Y es que, para su desgracia, para la de Europa y para la de todos, la pugna entre la Unión Europea y Turquía hace que los refugiados sean “manipulados como peones”. Y es que Turquía, —un país con un déficit elevado en derechos humanos— en 2016 se comprometió a no permitir que los migrantes llegaran a la UE a cambio de fondos para ayudar a gestionar la gran cantidad de refugiados que alberga. Pero —juegos de ajedrez— Erdogan ha acusado al bloque de no hacer lo suficiente para ayudar. Se tiran la pelota unos a otros.
Veía a Europa como un castillo, pero no un castillo encantado y de juguete como los niños migrantes quisieran. No. Europa no es un castillo encantado.
He escuchado estos días muchas peticiones, muy en justicia, de funerales y minutos de silencio por las víctimas del coronavirus, cifras nada comparables a las del hambre y otras guerras en los países empobrecidos, y me he puesto una vez más de rodillas. Como aquella vez que lo hice en el cementerio de Tarifa, sur de Europa, donde varios nichos de emigrantes solo tienen la fecha de su naufragio. Han perdido hasta la identidad. Como la de aquellos emigrantes en el Paso de Calais en Francia que se machacaban las yemas de sus dedos para no ser identificados por huellas dactilares. Lo dicho. Los emigrantes pierden la identidad —quizás le pueda pasar lo mismo a Europa—. Entonces estaba cerca del mar Mediterráneo mientras la noticia de los naufragios y la mirada de Europa hacia otro lado me golpeaba las sienes. “Es un asesinato”, pensé. Y postrado, a tientas, me acerqué al misterio del poder que genera estas muertes cual asesinos modernos sin rostro. En mi fe, sin embargo, el único poder de Dios Todopoderoso y bueno que he conocido es el que se ha manifestado en formas escandalosas de “no poder”. A mi Dios todopoderoso —¡todopoderoso!— lo reconocí como uno de los náufragos para los que no ha habido lugar en la posada de la UE, huyendo de unos tiranos cualesquiera de los países de origen. A mi Dios lo he visto caminando por miles de caminos como si volviera a estar huyendo a Egipto. Lo he visto hacer el bien por los caminos de los pobres, lo he visto peregrino en un mundo en el que nada era suyo, lo he visto crucificado como un malhechor entre malhechores… Lo vi entonces en el Mediterráneo, mientras sacaba su mano crucificada entre el arco de estrellas amarillas en el azul —Mediterráneo— de la bandera de Europa. Y lo he visto también resucitando en la niña recién nacida en una patera camino de la Canarias europea hace unas semanas. Pues tiene mi Dios querencia por la vida de los pobres, y estaba en aquellas vidas antes de que salieran de su país, atravesaran otros e intentaran llegar a una Europa atrayente pero que nosotros sabemos que solo tiene luces de plástico y un virus más grande que el Covid-19; el del egoísmo.

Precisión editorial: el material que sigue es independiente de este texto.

`src/rtl/rv_pkg.sv`:
```
// Shared RV32I encoding definitions: instruction formats, major opcodes and the canonical NOP.
// Used by instr_pack and instr_encoder.
package rv_pkg;

  typedef enum logic [2:0] {
    FMT_R = 3'd0,
    FMT_I = 3'd1,
    FMT_S = 3'd2,
    FMT_B = 3'd3,
    FMT_U = 3'd4,
    FMT_J = 3'd5
  } fmt_e;

  localparam logic [6:0] OP_IMM    = 7'b0010011;
  localparam logic [6:0] OP_LOAD   = 7'b0000011;
  localparam logic [6:0] OP_JALR   = 7'b1100111;
  localparam logic [6:0] OP_STORE  = 7'b0100011;
  localparam logic [6:0] OP_BRANCH = 7'b1100011;
  localparam logic [6:0] OP_LUI    = 7'b0110111;
  localparam logic [6:0] OP_AUIPC  = 7'b0010111;
  localparam logic [6:0] OP_JAL    = 7'b1101111;
  localparam logic [6:0] OP_REG    = 7'b0110011;

  localparam logic [31:0] NOP = 32'h00000013;

  // True when imm[31:msb] is a pure sign extension (all zeros or all ones).
  function automatic logic sext_fits(input logic [31:0] imm, input int msb);
    logic signed [31:0] s;
    s = $signed(imm) >>> msb;
    return (s == '0) || (s == '1);
  endfunction

endpackage

```
`src/rtl/instr_pack.sv`:
```
// Combinational RV32I field packer: scatters register, funct and immediate fields into one word.
// Optional immediate range checking is enabled by defining IMM_RANGE_CHECK_EN.
module instr_pack
  import rv_pkg::*;
#(
  parameter logic [31:0] NOP_WORD = NOP
) (
  input  logic [2:0]  fmt,
  input  logic [6:0]  opcode,
  input  logic [4:0]  rd,
  input  logic [4:0]  rs1,
  input  logic [4:0]  rs2,
  input  logic [2:0]  funct3,
  input  logic [6:0]  funct7,
  input  logic [31:0] imm,
  output logic [31:0] instr,
  output logic        illegal,
  output logic        range_err
);

  always_comb begin
    instr     = NOP_WORD;
    illegal   = 1'b0;
    range_err = 1'b0;
    case (fmt)
      FMT_R: instr = {funct7, rs2, rs1, funct3, rd, opcode};
      FMT_I: instr = {imm[11:0], rs1, funct3, rd, opcode};
      FMT_S: instr = {imm[11:5], rs2, rs1, funct3, imm[4:0], opcode};
      FMT_B: instr = {imm[12], imm[10:5], rs2, rs1, funct3, imm[4:1], imm[11], opcode};
      FMT_U: instr = {imm[31:12], rd, opcode};
      FMT_J: instr = {imm[20], imm[10:1], imm[11], imm[19:12], rd, opcode};
      default: illegal = 1'b1;
    endcase
`ifdef IMM_RANGE_CHECK_EN
    // Branch/jump offsets must be halfword aligned; bit 0 is never encoded.
    case (fmt)
      FMT_I, FMT_S: range_err = !sext_fits(imm, 11);
      FMT_B:        range_err = !sext_fits(imm, 12) || imm[0];
      FMT_J:        range_err = !sext_fits(imm, 20) || imm[0];
      FMT_U:        range_err = |imm[11:0];
      default:      range_err = 1'b0;
    endcase
`endif
  end

endmodule

```
`src/rtl/instr_encoder.sv`:
```
// RV32I instruction encoder: one registered stage with valid/ready, running word address,
// saturating accept count and sticky error. Define IMM_RANGE_CHECK_EN to flag out-of-range immediates.
module instr_encoder
  import rv_pkg::*;
#(
  parameter int          ADDR_W    = 10,
  parameter int          BASE_ADDR = 0,
  parameter logic [31:0] NOP_WORD  = 32'h00000013
) (
  input  logic              clk,
  input  logic              rst,
  input  logic              in_valid,
  output logic              in_ready,
  input  logic [2:0]        in_fmt,
  input  logic [6:0]        in_opcode,
  input  logic [4:0]        in_rd,
  input  logic [4:0]        in_rs1,
  input  logic [4:0]        in_rs2,
  input  logic [2:0]        in_funct3,
  input  logic [6:0]        in_funct7,
  input  logic [31:0]       in_imm,
  input  logic              in_restart,
  output logic              out_valid,
  input  logic              out_ready,
  output logic [31:0]       out_instr,
  output logic [ADDR_W-1:0] out_addr,
  output logic              out_err,
  output logic [15:0]       count
);

  localparam logic [ADDR_W-1:0] BASE_A = ADDR_W'(BASE_ADDR);

  function automatic logic [15:0] sat_inc(input logic [15:0] v);
    return (v == 16'hFFFF) ? v : v + 16'd1;
  endfunction

  logic [31:0]       instr_p0;
  logic              illegal_p0;
  logic              range_err_p0;
  logic              acc_p0;
  logic [ADDR_W-1:0] addr_p0;

  logic              vld_p1;
  logic [31:0]       instr_p1;
  logic [ADDR_W-1:0] addr_p1;
  logic [ADDR_W-1:0] next_addr;
  logic              err_q;
  logic [15:0]       count_q;

  // ---- stage 0: field packing and accept decision
  instr_pack #(
    .NOP_WORD (NOP_WORD)
  ) u_pack (
    .fmt       (in_fmt),
    .opcode    (in_opcode),
    .rd        (in_rd),
    .rs1       (in_rs1),
    .rs2       (in_rs2),
    .funct3    (in_funct3),
    .funct7    (in_funct7),
    .imm       (in_imm),
    .instr     (instr_p0),
    .illegal   (illegal_p0),
    .range_err (range_err_p0)
  );

  assign in_ready = !vld_p1 || out_ready;
  assign acc_p0   = in_valid && in_ready;
  assign addr_p0  = in_restart ? BASE_A : next_addr;

  // ---- stage 1: output register, address counter, count and sticky error
  always_ff @(posedge clk or posedge rst) begin
    if (rst) begin
      vld_p1    <= 1'b0;
      instr_p1  <= '0;
      addr_p1   <= BASE_A;
      next_addr <= BASE_A;
      err_q     <= 1'b0;
      count_q   <= '0;
    end else if (acc_p0) begin
      vld_p1    <= 1'b1;
      instr_p1  <= instr_p0;
      addr_p1   <= addr_p0;
      next_addr <= addr_p0 + ADDR_W'(1);
      count_q   <= sat_inc(count_q);
      if (illegal_p0 || range_err_p0) err_q <= 1'b1;
    end else begin
      // A stalled word keeps its address; restart only retargets the counter.
      if (out_ready) vld_p1 <= 1'b0;
      if (in_restart) next_addr <= BASE_A;
    end
  end

  assign out_valid = vld_p1;
  assign out_instr = instr_p1;
  assign out_addr  = addr_p1;
  assign out_err   = err_q;
  assign count     = count_q;

endmodule

```
`src/rtl/clk_set_pkg.sv`:
```
// Shared constants for the clock/date-setting datapath.
// Provides the moduli for each time field, their widths, and a constant
// function for deriving a counter width from a modulus.
package clk_set_pkg;

    localparam int unsigned SEC_MOD = 60;
    localparam int unsigned MIN_MOD = 60;
    localparam int unsigned HR_MOD  = 24;
    localparam int unsigned DAY_MOD = 31;

    localparam int unsigned W_SEC = 6;
    localparam int unsigned W_HR  = 5;

    // Smallest r with 2**r >= n (n >= 1).
    function automatic int unsigned clog2(input int unsigned n);
        int unsigned r;
        r = 0;
        for (int i = 0; i < 32; i++) begin
            if ((64'd1 << i) < 64'(n)) begin
                r = unsigned'(i + 1);
            end
        end
        return r;
    endfunction

endpackage

```
`src/rtl/edge_rise.sv`:
```
// 1-bit synchronous rising-edge detector.
// Ports:
//   clk_i     - clock
//   reset_i   - synchronous active-high reset
//   d_i       - level input
//   rise_c_o  - combinational pulse, high in the cycle d_i goes 0 -> 1
module edge_rise (
    input  logic clk_i,
    input  logic reset_i,
    input  logic d_i,
    output logic rise_c_o
);

    logic d_q;

    // History follows the input even in reset, so a level held through
    // reset release is not mistaken for a new edge.
    always_ff @(posedge clk_i) begin
        d_q <= d_i;
    end

    assign rise_c_o = d_i & ~d_q & ~reset_i;

endmodule

```
`src/rtl/count_mod_updown.sv`:
```
// Parametrised modulo-MOD up/down counter with load, optional saturation,
// optional edge-qualified requests and registered carry/borrow pulses for
// cascading (seconds -> minutes -> hours).
// Ports:
//   clk, reset     - clock, synchronous active-high reset
//   en             - enables up/down stepping (not load)
//   up, down       - increment / decrement requests
//   load, din      - synchronous load; din >= MOD clamps to MOD-1
//   q              - current count, 0..MOD-1
//   carry, borrow  - one-cycle registered wrap pulses
//   at_max, at_min - combinational q == MOD-1 / q == 0
module count_mod_updown
    import clk_set_pkg::*;
#(
    parameter int unsigned MOD      = SEC_MOD,
    parameter int unsigned W        = clog2(MOD),
    parameter bit          SATURATE = 1'b0,
    parameter bit          EDGE_IN  = 1'b1
) (
    input  logic         clk,
    input  logic         reset,
    input  logic         en,
    input  logic         up,
    input  logic         down,
    input  logic         load,
    input  logic [W-1:0] din,
    output logic [W-1:0] q,
    output logic         carry,
    output logic         borrow,
    output logic         at_max,
    output logic         at_min
);

    localparam logic [W-1:0] MAX_Q = W'(MOD - 1);
    // One extra bit so MOD == 2**W is representable in the load clamp.
    localparam logic [W:0]   MOD_X = (W+1)'(MOD);

    logic         inc_req;
    logic         dec_req;
    logic [W-1:0] q_q;
    logic [W-1:0] q_d;
    logic         carry_q;
    logic         carry_d;
    logic         borrow_q;
    logic         borrow_d;

    // Request qualification: edge-detected or raw level.
    generate
        if (EDGE_IN) begin : g_edge
            edge_rise u_up_edge (
                .clk_i    (clk),
                .reset_i  (reset),
                .d_i      (up),
                .rise_c_o (inc_req)
            );
            edge_rise u_down_edge (
                .clk_i    (clk),
                .reset_i  (reset),
                .d_i      (down),
                .rise_c_o (dec_req)
            );
        end else begin : g_level
            assign inc_req = up;
            assign dec_req = down;
        end
    endgenerate

    // Next-state: load, then simultaneous up+down (hold), then up, then down.
    always_comb begin
        q_d      = q_q;
        carry_d  = 1'b0;
        borrow_d = 1'b0;
        if (load) begin
            q_d = ({1'b0, din} < MOD_X) ? din : MAX_Q;
        end else if (en && inc_req && !dec_req) begin
            if (q_q != MAX_Q) begin
                q_d = q_q + W'(1);
            end else if (!SATURATE) begin
                q_d     = '0;
                carry_d = 1'b1;
            end
        end else if (en && dec_req && !inc_req) begin
            if (q_q != '0) begin
                q_d = q_q - W'(1);
            end else if (!SATURATE) begin
                q_d      = MAX_Q;
                borrow_d = 1'b1;
            end
        end
    end

    always_ff @(posedge clk) begin
        if (reset) begin
            q_q      <= '0;
            carry_q  <= 1'b0;
            borrow_q <= 1'b0;
        end else begin
            q_q      <= q_d;
            carry_q  <= carry_d;
            borrow_q <= borrow_d;
        end
    end

    assign q      = q_q;
    assign carry  = carry_q;
    assign borrow = borrow_q;
    assign at_max = (q_q == MAX_Q);
    assign at_min = (q_q == '0);

endmodule

```
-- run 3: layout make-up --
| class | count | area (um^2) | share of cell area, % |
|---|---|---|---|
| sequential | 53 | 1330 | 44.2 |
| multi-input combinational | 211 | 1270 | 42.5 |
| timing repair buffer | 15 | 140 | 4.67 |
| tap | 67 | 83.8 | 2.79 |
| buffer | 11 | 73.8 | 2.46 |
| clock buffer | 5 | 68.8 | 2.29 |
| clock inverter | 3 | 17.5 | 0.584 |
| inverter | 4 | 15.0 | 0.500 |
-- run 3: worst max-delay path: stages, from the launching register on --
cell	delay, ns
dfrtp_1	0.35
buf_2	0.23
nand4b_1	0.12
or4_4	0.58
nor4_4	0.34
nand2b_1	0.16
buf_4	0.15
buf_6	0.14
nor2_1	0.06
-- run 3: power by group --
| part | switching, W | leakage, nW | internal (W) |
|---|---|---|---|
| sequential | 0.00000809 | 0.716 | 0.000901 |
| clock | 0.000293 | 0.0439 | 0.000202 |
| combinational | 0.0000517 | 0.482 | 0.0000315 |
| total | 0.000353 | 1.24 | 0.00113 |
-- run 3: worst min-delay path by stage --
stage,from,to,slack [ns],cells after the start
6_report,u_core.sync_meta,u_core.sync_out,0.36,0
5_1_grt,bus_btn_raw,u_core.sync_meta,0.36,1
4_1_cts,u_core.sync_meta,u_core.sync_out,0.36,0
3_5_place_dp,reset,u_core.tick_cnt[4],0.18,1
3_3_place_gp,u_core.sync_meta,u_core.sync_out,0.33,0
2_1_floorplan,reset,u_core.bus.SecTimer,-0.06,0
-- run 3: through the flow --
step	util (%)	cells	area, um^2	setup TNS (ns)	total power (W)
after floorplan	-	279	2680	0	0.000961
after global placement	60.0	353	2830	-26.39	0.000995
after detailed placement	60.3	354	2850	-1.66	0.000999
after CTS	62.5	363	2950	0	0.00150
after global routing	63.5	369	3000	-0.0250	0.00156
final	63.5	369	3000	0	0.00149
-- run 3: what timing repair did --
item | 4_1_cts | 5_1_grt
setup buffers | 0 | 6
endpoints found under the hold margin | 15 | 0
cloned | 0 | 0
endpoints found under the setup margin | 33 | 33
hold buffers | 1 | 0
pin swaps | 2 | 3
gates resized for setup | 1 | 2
--- src/rtl/xfer_scheduler.sv ---
// Round-robin enqueue/dequeue sequencer for the 8-entry byte queue.
// Optional feature macro: DROP_ON_FULL_EN (ack and count bytes that arrive while full).
module xfer_scheduler #(
    parameter int DEPTH    = 8,
    parameter int ENQ_HOLD = 1,
    parameter int DEQ_HOLD = 1
) (
    input  logic            i_clk,
    input  logic            i_rst_n,
    xfer_scheduler_if.slave bus
);
    typedef enum logic [1:0] {S_IDLE, S_ENQ, S_ACK, S_DEQ} state_t;

    localparam logic [3:0] C_DEPTH      = 4'(DEPTH);
    localparam logic [3:0] C_ENQ_RELOAD = 4'(ENQ_HOLD - 1);
    localparam logic [3:0] C_DEQ_RELOAD = 4'(DEQ_HOLD - 1);

    state_t     r_state;
    logic       r_enq;
    logic       r_deq;
    logic       r_ack;
    logic       r_busy;
    logic       r_last_deq;
    logic       r_deq_armed_n;
    logic [7:0] r_enq_data;
    logic [3:0] r_hold;

    logic w_enq_ok;
    logic w_deq_ok;
    logic w_grant_enq;
    logic w_grant_deq;
    logic w_drop;

    assign w_enq_ok    = bus.des_ready_in && (bus.len_in < C_DEPTH);
    assign w_deq_ok    = bus.deq_req_in && !r_deq_armed_n && (bus.len_in != 4'd0);
    // Under contention the side that did not win last time gets the grant.
    assign w_grant_enq = w_enq_ok && (!w_deq_ok || r_last_deq);
    assign w_grant_deq = w_deq_ok && !w_grant_enq;

`ifdef DROP_ON_FULL_EN
    logic [7:0] r_drop_cnt;

    assign w_drop = bus.des_ready_in && (bus.len_in == C_DEPTH) && !w_grant_deq;

    always_ff @(posedge i_clk or negedge i_rst_n) begin
        if (!i_rst_n) begin
            r_drop_cnt <= 8'd0;
        end else if ((r_state == S_IDLE) && w_drop && (r_drop_cnt != 8'hFF)) begin
            r_drop_cnt <= r_drop_cnt + 8'd1;
        end
    end

    assign bus.drop_cnt_out = r_drop_cnt;
`else
    assign w_drop           = 1'b0;
    assign bus.drop_cnt_out = 8'd0;
`endif

    always_ff @(posedge i_clk or negedge i_rst_n) begin
        if (!i_rst_n) begin
            r_state       <= S_IDLE;
            r_enq         <= 1'b0;
            r_deq         <= 1'b0;
            r_ack         <= 1'b0;
            r_busy        <= 1'b0;
            r_last_deq    <= 1'b1;
            r_deq_armed_n <= 1'b0;
            r_enq_data    <= 8'd0;
            r_hold        <= 4'd0;
        end else begin
            // A press re-arms only once the button has been seen released.
            if (!bus.deq_req_in) begin
                r_deq_armed_n <= 1'b0;
            end
            case (r_state)
                S_IDLE: begin
                    if (w_grant_enq) begin
                        r_state    <= S_ENQ;
                        r_enq      <= 1'b1;
                        r_busy     <= 1'b1;
                        r_enq_data <= bus.des_data_in;
                        r_hold     <= C_ENQ_RELOAD;
                        r_last_deq <= 1'b0;
                    end else if (w_grant_deq) begin
                        r_state       <= S_DEQ;
                        r_deq         <= 1'b1;
                        r_busy        <= 1'b1;
                        r_hold        <= C_DEQ_RELOAD;
                        r_last_deq    <= 1'b1;
                        r_deq_armed_n <= 1'b1;
                    end else if (w_drop) begin
                        r_state <= S_ACK;
                        r_ack   <= 1'b1;
                        r_busy  <= 1'b1;
                    end
                end
                S_ENQ: begin
                    if (r_hold == 4'd0) begin
                        r_state <= S_ACK;
                        r_enq   <= 1'b0;
                        r_ack   <= 1'b1;
                    end else begin
                        r_hold <= r_hold - 4'd1;
                    end
                end
                S_ACK: begin
                    if (!bus.des_ready_in) begin
                        r_state <= S_IDLE;
                        r_ack   <= 1'b0;
                        r_busy  <= 1'b0;
                    end
                end
                S_DEQ: begin
                    if (r_hold == 4'd0) begin
                        r_state <= S_IDLE;
                        r_deq   <= 1'b0;
                        r_busy  <= 1'b0;
                    end else begin
                        r_hold <= r_hold - 4'd1;
                    end
                end
                default: begin
                    r_state <= S_IDLE;
                end
            endcase
        end
    end

    assign bus.enq_out      = r_enq;
    assign bus.deq_out      = r_deq;
    assign bus.ack_out      = r_ack;
    assign bus.busy_out     = r_busy;
    assign bus.enq_data_out = r_enq_data;

    a_strobe_mutex: assert property (@(posedge i_clk) disable iff (!i_rst_n) !(r_enq && r_deq));
endmodule

--- src/flat_wrapper.sv ---
// flat-port wrapper written by rule: the top's interface ports become plain ports
module xfer_scheduler_flat 
#(
    parameter int DEPTH    = 8,
    parameter int ENQ_HOLD = 1,
    parameter int DEQ_HOLD = 1
)
  (i_clk, i_rst_n, bus_des_ready_in, bus_des_data_in, bus_deq_req_in, bus_len_in, bus_ack_out, bus_enq_out, bus_enq_data_out, bus_deq_out, bus_busy_out, bus_drop_cnt_out);
  xfer_scheduler_if bus_i ();
  input  logic i_clk;
  input  logic i_rst_n;
  input wire logic [$bits(bus_i.des_ready_in)-1:0] bus_des_ready_in;
  input wire logic [$bits(bus_i.des_data_in)-1:0] bus_des_data_in;
  input wire logic [$bits(bus_i.deq_req_in)-1:0] bus_deq_req_in;
  input wire logic [$bits(bus_i.len_in)-1:0] bus_len_in;
  output wire logic [$bits(bus_i.ack_out)-1:0] bus_ack_out;
  output wire logic [$bits(bus_i.enq_out)-1:0] bus_enq_out;
  output wire logic [$bits(bus_i.enq_data_out)-1:0] bus_enq_data_out;
  output wire logic [$bits(bus_i.deq_out)-1:0] bus_deq_out;
  output wire logic [$bits(bus_i.busy_out)-1:0] bus_busy_out;
  output wire logic [$bits(bus_i.drop_cnt_out)-1:0] bus_drop_cnt_out;
  assign bus_i.des_ready_in = bus_des_ready_in;
  assign bus_i.des_data_in = bus_des_data_in;
  assign bus_i.deq_req_in = bus_deq_req_in;
  assign bus_i.len_in = bus_len_in;
  assign bus_ack_out = bus_i.ack_out;
  assign bus_enq_out = bus_i.enq_out;
  assign bus_enq_data_out = bus_i.enq_data_out;
  assign bus_deq_out = bus_i.deq_out;
  assign bus_busy_out = bus_i.busy_out;
  assign bus_drop_cnt_out = bus_i.drop_cnt_out;
  xfer_scheduler #(.DEPTH(DEPTH), .ENQ_HOLD(ENQ_HOLD), .DEQ_HOLD(DEQ_HOLD)) u_core (.i_clk(i_clk), .i_rst_n(i_rst_n), .bus(bus_i));
endmodule
--- config.mk ---
export PLATFORM = sky130hd
export DESIGN_NAME = xfer_scheduler_flat
export DESIGN_NICKNAME = d
export VERILOG_FILES = /design/src/rtl/xfer_scheduler_if.sv /design/src/rtl/xfer_scheduler.sv /design/src/flat_wrapper.sv
export SDC_FILE = /design/constraint.sdc
export NUM_CORES = 1
export LEC_CHECK = 0
export ABC_AREA = 1
export CORE_UTILIZATION = 50
export CTS_BUF_LIST = sky130_fd_sc_hd__clkbuf_2
export DETAILED_ROUTE_END_ITERATION = 10
export GPL_TIMING_DRIVEN = 0
export HOLD_SLACK_MARGIN = 0.08
export PLACE_DENSITY = 0.95
export SYNTH_ARGS = -nofsm -noshare
export SYNTH_HDL_FRONTEND = slang
export SYNTH_SLANG_ARGS = --single-unit
--- constraint.sdc ---
create_clock -name i_clk -period 3 [get_ports i_clk]
set_input_delay 0.6 -clock i_clk [delete_from_list [all_inputs] [get_ports i_clk]]
set_output_delay 0.6 -clock i_clk [all_outputs]
set_load 0.03 [all_outputs]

Delante de mi Dios pobre, en la cruz del desierto, en el Mediterráneo, en todas las fronteras del dolor humano de la emigración continuaré arrodillándome, como hoy por los del Covid-19 pidiendo fuerza porque hay heridas que curar, lágrimas que secar, hermanos a quienes amar, y todo eso se hace mejor de rodillas. Y pidiendo a Europa, si es preciso de rodillas —¡por ahora!—, solidaridad y justicia global, salario vital para todos los pobres, practicar la hospitalidad y convertir en legal lo que la solidaridad ha hecho real estos días del coronavirus.
Continuaré arrodillándome ante los pobres para que me perdonen. Y para llegar a su mano, instintivamente saliendo del agua, o atravesando alambradas y verjas, hambrienta de vida y libertad, cogerla y acercarla a la orilla, antes de que se cierre del todo el puente levadizo del castillo europeo, que no está encantado, sino cerrado.